Goal of the exercise »
Output an exact reproduction of the data.

Data shown »
**src/design/gac_pkg.sv**
```systemverilog
`default_nettype none
// ----------------------------------------------------------------------------
// gac_pkg: shared types and constants for the gamepad activity classifier
// Item layouts, result kinds, register indexes, controller states and the
// command and status bundles between controller and datapath.
// ----------------------------------------------------------------------------
package gac_pkg;

  localparam int AXIS_BITS        = 16;
  localparam int BUTTON_COUNT_DEF = 32;
  localparam int PULL_BITS        = 15;
  localparam int MUL_W            = 33;

  localparam logic [15:0] PRESS_MAG = 16'd32768;

  localparam logic [14:0] STICK_ENTER_RST   = 15'd8192;
  localparam logic [15:0] STICK_MOVE_RST    = 16'd3932;
  localparam logic [14:0] STICK_COS_RST     = 15'd32051;
  localparam logic [14:0] TRIGGER_ENTER_RST = 15'd4915;
  localparam logic [14:0] TRIGGER_MOVE_RST  = 15'd2621;
  localparam logic [31:0] TOUCH_MASK_RST    = 32'd0;

  typedef struct packed {
    logic [31:0]                  buttons;
    logic signed [AXIS_BITS-1:0]  left_x;
    logic signed [AXIS_BITS-1:0]  left_y;
    logic signed [AXIS_BITS-1:0]  right_x;
    logic signed [AXIS_BITS-1:0]  right_y;
    logic [PULL_BITS-1:0]         left_pull;
    logic [PULL_BITS-1:0]         right_pull;
    logic [63:0]                  sequence_req;
    logic [63:0]                  stamp_us;
  } in_item_t;

  typedef struct packed {
    logic [3:0]  kind;
    logic [4:0]  control;
    logic [15:0] magnitude;
    logic [31:0] down_mask;
    logic [63:0] seq_out;
    logic [63:0] stamp_out;
    logic        last;
  } out_item_t;

  typedef enum logic [3:0] {
    K_PRESS, K_TOUCH, K_RELEASE,
    K_LSTICK_ENTER, K_LSTICK_CHANGE, K_RSTICK_ENTER, K_RSTICK_CHANGE,
    K_LTRIG_ENTER, K_LTRIG_CHANGE, K_RTRIG_ENTER, K_RTRIG_CHANGE,
    K_FRAME_END
  } kind_t;

  typedef enum logic [2:0] {
    CFG_STICK_ENTER, CFG_STICK_MOVE, CFG_STICK_COS,
    CFG_TRIGGER_ENTER, CFG_TRIGGER_MOVE, CFG_TOUCH_MASK
  } cfg_reg_t;

  typedef enum logic [2:0] {
    ST_IDLE, ST_BTN, ST_ENTER2, ST_SMUL, ST_SDEC, ST_TRG, ST_FEND
  } state_t;

  typedef enum logic [3:0] {
    OP_E2, OP_CXX, OP_CYY, OP_PXX, OP_PYY, OP_DOT0, OP_DOT1,
    OP_DD, OP_PC, OP_C2, OP_LO, OP_HI
  } mul_op_t;

  typedef enum logic [1:0] {
    SRC_BTN, SRC_STICK, SRC_TRG, SRC_FRAME
  } emit_src_t;

  typedef struct packed {
    logic      take;
    logic      btn_adv;
    logic      mul_go;
    mul_op_t   mul_op;
    logic      sqrt_go;
    logic      stick_sel;
    logic      trg_sel;
    logic      emit;
    emit_src_t src;
    logic      commit;
  } cmd_t;

  typedef struct packed {
    logic btn_edge;
    logic btn_last;
    logic sqrt_busy;
    logic stick_fire;
    logic trg_fire;
    logic out_free;
  } sts_t;

endpackage
`default_nettype wire

```
**src/design/gac_ctrl.sv**
```systemverilog
`default_nettype none
// ----------------------------------------------------------------------------
// gac_ctrl: sequencer for one report
// Steps through button scan, stick arithmetic, trigger checks and frame end.
// ----------------------------------------------------------------------------
module gac_ctrl import gac_pkg::*; (
  input  wire logic clk,
  input  wire logic rst_n,
  input  wire logic in_valid,
  output logic      in_ready,
  output cmd_t      cmd,
  input  wire sts_t sts
);

  state_t  state_r, state_nxt;
  mul_op_t op_r, op_nxt;
  logic    stick_r, stick_nxt;
  logic    trg_r, trg_nxt;

  always_ff @(posedge clk) begin
    if (!rst_n) begin
      state_r <= ST_IDLE;
      op_r    <= OP_CXX;
      stick_r <= 1'b0;
      trg_r   <= 1'b0;
    end else begin
      state_r <= state_nxt;
      op_r    <= op_nxt;
      stick_r <= stick_nxt;
      trg_r   <= trg_nxt;
    end
  end

  always_comb begin
    state_nxt     = state_r;
    op_nxt        = op_r;
    stick_nxt     = stick_r;
    trg_nxt       = trg_r;
    in_ready      = 1'b0;
    cmd           = '0;
    cmd.mul_op    = op_r;
    cmd.stick_sel = stick_r;
    cmd.trg_sel   = trg_r;
    case (state_r)
      ST_IDLE: begin
        in_ready = 1'b1;
        if (in_valid) begin
          cmd.take  = 1'b1;
          state_nxt = ST_BTN;
        end
      end
      ST_BTN: begin
        // hold on an edge while the output register is full
        if (!sts.btn_edge || sts.out_free) begin
          cmd.emit    = sts.btn_edge;
          cmd.src     = SRC_BTN;
          cmd.btn_adv = 1'b1;
          if (sts.btn_last) begin
            state_nxt = ST_ENTER2;
          end
        end
      end
      ST_ENTER2: begin
        cmd.mul_go = 1'b1;
        cmd.mul_op = OP_E2;
        stick_nxt  = 1'b0;
        op_nxt     = OP_CXX;
        state_nxt  = ST_SMUL;
      end
      ST_SMUL: begin
        cmd.mul_go = 1'b1;
        // current squared length is ready: start the root
        if (op_r == OP_PXX) begin
          cmd.sqrt_go = 1'b1;
        end
        if (op_r == OP_HI) begin
          state_nxt = ST_SDEC;
        end else begin
          op_nxt = mul_op_t'(op_r + 4'd1);
        end
      end
      ST_SDEC: begin
        if (!sts.sqrt_busy && (!sts.stick_fire || sts.out_free)) begin
          cmd.emit = sts.stick_fire;
          cmd.src  = SRC_STICK;
          if (!stick_r) begin
            stick_nxt = 1'b1;
            op_nxt    = OP_CXX;
            state_nxt = ST_SMUL;
          end else begin
            trg_nxt   = 1'b0;
            state_nxt = ST_TRG;
          end
        end
      end
      ST_TRG: begin
        if (!sts.trg_fire || sts.out_free) begin
          cmd.emit = sts.trg_fire;
          cmd.src  = SRC_TRG;
          if (!trg_r) begin
            trg_nxt = 1'b1;
          end else begin
            state_nxt = ST_FEND;
          end
        end
      end
      ST_FEND: begin
        if (sts.out_free) begin
          cmd.emit   = 1'b1;
          cmd.src    = SRC_FRAME;
          cmd.commit = 1'b1;
          state_nxt  = ST_IDLE;
        end
      end
      default: begin
        state_nxt = ST_IDLE;
      end
    endcase
  end

endmodule
`default_nettype wire

```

Solved exercise »
**src/design/gac_pkg.sv**
```systemverilog
`default_nettype none
// ----------------------------------------------------------------------------
// gac_pkg: shared types and constants for the gamepad activity classifier
// Item layouts, result kinds, register indexes, controller states and the
// command and status bundles between controller and datapath.
// ----------------------------------------------------------------------------
package gac_pkg;

  localparam int AXIS_BITS        = 16;
  localparam int BUTTON_COUNT_DEF = 32;
  localparam int PULL_BITS        = 15;
  localparam int MUL_W            = 33;

  localparam logic [15:0] PRESS_MAG = 16'd32768;

  localparam logic [14:0] STICK_ENTER_RST   = 15'd8192;
  localparam logic [15:0] STICK_MOVE_RST    = 16'd3932;
  localparam logic [14:0] STICK_COS_RST     = 15'd32051;
  localparam logic [14:0] TRIGGER_ENTER_RST = 15'd4915;
  localparam logic [14:0] TRIGGER_MOVE_RST  = 15'd2621;
  localparam logic [31:0] TOUCH_MASK_RST    = 32'd0;

  typedef struct packed {
    logic [31:0]                  buttons;
    logic signed [AXIS_BITS-1:0]  left_x;
    logic signed [AXIS_BITS-1:0]  left_y;
    logic signed [AXIS_BITS-1:0]  right_x;
    logic signed [AXIS_BITS-1:0]  right_y;
    logic [PULL_BITS-1:0]         left_pull;
    logic [PULL_BITS-1:0]         right_pull;
    logic [63:0]                  sequence_req;
    logic [63:0]                  stamp_us;
  } in_item_t;

  typedef struct packed {
    logic [3:0]  kind;
    logic [4:0]  control;
    logic [15:0] magnitude;
    logic [31:0] down_mask;
    logic [63:0] seq_out;
    logic [63:0] stamp_out;
    logic        last;
  } out_item_t;

  typedef enum logic [3:0] {
    K_PRESS, K_TOUCH, K_RELEASE,
    K_LSTICK_ENTER, K_LSTICK_CHANGE, K_RSTICK_ENTER, K_RSTICK_CHANGE,
    K_LTRIG_ENTER, K_LTRIG_CHANGE, K_RTRIG_ENTER, K_RTRIG_CHANGE,
    K_FRAME_END
  } kind_t;

  typedef enum logic [2:0] {
    CFG_STICK_ENTER, CFG_STICK_MOVE, CFG_STICK_COS,
    CFG_TRIGGER_ENTER, CFG_TRIGGER_MOVE, CFG_TOUCH_MASK
  } cfg_reg_t;

  typedef enum logic [2:0] {
    ST_IDLE, ST_BTN, ST_ENTER2, ST_SMUL, ST_SDEC, ST_TRG, ST_FEND
  } state_t;

  typedef enum logic [3:0] {
    OP_E2, OP_CXX, OP_CYY, OP_PXX, OP_PYY, OP_DOT0, OP_DOT1,
    OP_DD, OP_PC, OP_C2, OP_LO, OP_HI
  } mul_op_t;

  typedef enum logic [1:0] {
    SRC_BTN, SRC_STICK, SRC_TRG, SRC_FRAME
  } emit_src_t;

  typedef struct packed {
    logic      take;
    logic      btn_adv;
    logic      mul_go;
    mul_op_t   mul_op;
    logic      sqrt_go;
    logic      stick_sel;
    logic      trg_sel;
    logic      emit;
    emit_src_t src;
    logic      commit;
  } cmd_t;

  typedef struct packed {
    logic btn_edge;
    logic btn_last;
    logic sqrt_busy;
    logic stick_fire;
    logic trg_fire;
    logic out_free;
  } sts_t;

endpackage
`default_nettype wire

```
**src/design/gac_ctrl.sv**
```systemverilog
`default_nettype none
// ----------------------------------------------------------------------------
// gac_ctrl: sequencer for one report
// Steps through button scan, stick arithmetic, trigger checks and frame end.
// ----------------------------------------------------------------------------
module gac_ctrl import gac_pkg::*; (
  input  wire logic clk,
  input  wire logic rst_n,
  input  wire logic in_valid,
  output logic      in_ready,
  output cmd_t      cmd,
  input  wire sts_t sts
);

  state_t  state_r, state_nxt;
  mul_op_t op_r, op_nxt;
  logic    stick_r, stick_nxt;
  logic    trg_r, trg_nxt;

  always_ff @(posedge clk) begin
    if (!rst_n) begin
      state_r <= ST_IDLE;
      op_r    <= OP_CXX;
      stick_r <= 1'b0;
      trg_r   <= 1'b0;
    end else begin
      state_r <= state_nxt;
      op_r    <= op_nxt;
      stick_r <= stick_nxt;
      trg_r   <= trg_nxt;
    end
  end

  always_comb begin
    state_nxt     = state_r;
    op_nxt        = op_r;
    stick_nxt     = stick_r;
    trg_nxt       = trg_r;
    in_ready      = 1'b0;
    cmd           = '0;
    cmd.mul_op    = op_r;
    cmd.stick_sel = stick_r;
    cmd.trg_sel   = trg_r;
    case (state_r)
      ST_IDLE: begin
        in_ready = 1'b1;
        if (in_valid) begin
          cmd.take  = 1'b1;
          state_nxt = ST_BTN;
        end
      end
      ST_BTN: begin
        // hold on an edge while the output register is full
        if (!sts.btn_edge || sts.out_free) begin
          cmd.emit    = sts.btn_edge;
          cmd.src     = SRC_BTN;
          cmd.btn_adv = 1'b1;
          if (sts.btn_last) begin
            state_nxt = ST_ENTER2;
          end
        end
      end
      ST_ENTER2: begin
        cmd.mul_go = 1'b1;
        cmd.mul_op = OP_E2;
        stick_nxt  = 1'b0;
        op_nxt     = OP_CXX;
        state_nxt  = ST_SMUL;
      end
      ST_SMUL: begin
        cmd.mul_go = 1'b1;
        // current squared length is ready: start the root
        if (op_r == OP_PXX) begin
          cmd.sqrt_go = 1'b1;
        end
        if (op_r == OP_HI) begin
          state_nxt = ST_SDEC;
        end else begin
          op_nxt = mul_op_t'(op_r + 4'd1);
        end
      end
      ST_SDEC: begin
        if (!sts.sqrt_busy && (!sts.stick_fire || sts.out_free)) begin
          cmd.emit = sts.stick_fire;
          cmd.src  = SRC_STICK;
          if (!stick_r) begin
            stick_nxt = 1'b1;
            op_nxt    = OP_CXX;
            state_nxt = ST_SMUL;
          end else begin
            trg_nxt   = 1'b0;
            state_nxt = ST_TRG;
          end
        end
      end
      ST_TRG: begin
        if (!sts.trg_fire || sts.out_free) begin
          cmd.emit = sts.trg_fire;
          cmd.src  = SRC_TRG;
          if (!trg_r) begin
            trg_nxt = 1'b1;
          end else begin
            state_nxt = ST_FEND;
          end
        end
      end
      ST_FEND: begin
        if (sts.out_free) begin
          cmd.emit   = 1'b1;
          cmd.src    = SRC_FRAME;
          cmd.commit = 1'b1;
          state_nxt  = ST_IDLE;
        end
      end
      default: begin
        state_nxt = ST_IDLE;
      end
    endcase
  end

endmodule
`default_nettype wire

```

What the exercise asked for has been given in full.